**Dataset records:**
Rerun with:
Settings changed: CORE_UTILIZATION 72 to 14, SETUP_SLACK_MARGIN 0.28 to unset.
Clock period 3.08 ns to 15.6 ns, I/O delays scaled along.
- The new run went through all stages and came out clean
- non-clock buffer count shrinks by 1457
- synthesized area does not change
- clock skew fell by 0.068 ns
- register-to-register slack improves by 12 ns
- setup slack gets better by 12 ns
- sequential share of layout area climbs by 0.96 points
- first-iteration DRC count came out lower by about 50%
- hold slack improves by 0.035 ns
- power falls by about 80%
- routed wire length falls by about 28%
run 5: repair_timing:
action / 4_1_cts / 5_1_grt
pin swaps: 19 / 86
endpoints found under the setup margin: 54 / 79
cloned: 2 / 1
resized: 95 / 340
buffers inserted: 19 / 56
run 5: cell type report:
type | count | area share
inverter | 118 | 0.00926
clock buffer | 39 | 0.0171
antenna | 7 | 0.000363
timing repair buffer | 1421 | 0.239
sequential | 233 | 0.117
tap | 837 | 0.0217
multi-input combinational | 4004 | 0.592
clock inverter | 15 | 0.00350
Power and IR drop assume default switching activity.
## Pipelined_Processor
module Pipelined_Processor(
input CLK,
input reset,
output [7:0] imem_addr,
input [15:0] imem_data,
output [7:0] dmem_addr,
output [7:0] dmem_wdata,
output dmem_we,
input [7:0] dmem_rdata,
output [7:0] result 
   );
clock: 13.1 ns
lec_check: 0
cap_margin: 20
core_margin: 2
core_utilization: 72
place_density: 0.67
slew_margin: 20
run.sh (not shown) runs the stock make flow with config.mk's settings and CLKGATE_MAP_FILE=.
The first run completed, yet does not pass: capacitance limit, slew limit, setup timing.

**Required work:** Transcribe the entire listing above exactly.

**Problem solution:**
Rerun with:
Settings changed: CORE_UTILIZATION 72 to 14, SETUP_SLACK_MARGIN 0.28 to unset.
Clock period 3.08 ns to 15.6 ns, I/O delays scaled along.
- The new run went through all stages and came out clean
- non-clock buffer count shrinks by 1457
- synthesized area does not change
- clock skew fell by 0.068 ns
- register-to-register slack improves by 12 ns
- setup slack gets better by 12 ns
- sequential share of layout area climbs by 0.96 points
- first-iteration DRC count came out lower by about 50%
- hold slack improves by 0.035 ns
- power falls by about 80%
- routed wire length falls by about 28%
run 5: repair_timing:
action / 4_1_cts / 5_1_grt
pin swaps: 19 / 86
endpoints found under the setup margin: 54 / 79
cloned: 2 / 1
resized: 95 / 340
buffers inserted: 19 / 56
run 5: cell type report:
type | count | area share
inverter | 118 | 0.00926
clock buffer | 39 | 0.0171
antenna | 7 | 0.000363
timing repair buffer | 1421 | 0.239
sequential | 233 | 0.117
tap | 837 | 0.0217
multi-input combinational | 4004 | 0.592
clock inverter | 15 | 0.00350
Power and IR drop assume default switching activity.
## Pipelined_Processor
module Pipelined_Processor(
input CLK,
input reset,
output [7:0] imem_addr,
input [15:0] imem_data,
output [7:0] dmem_addr,
output [7:0] dmem_wdata,
output dmem_we,
input [7:0] dmem_rdata,
output [7:0] result 
   );
clock: 13.1 ns
lec_check: 0
cap_margin: 20
core_margin: 2
core_utilization: 72
place_density: 0.67
slew_margin: 20
run.sh (not shown) runs the stock make flow with config.mk's settings and CLKGATE_MAP_FILE=.
The first run completed, yet does not pass: capacitance limit, slew limit, setup timing.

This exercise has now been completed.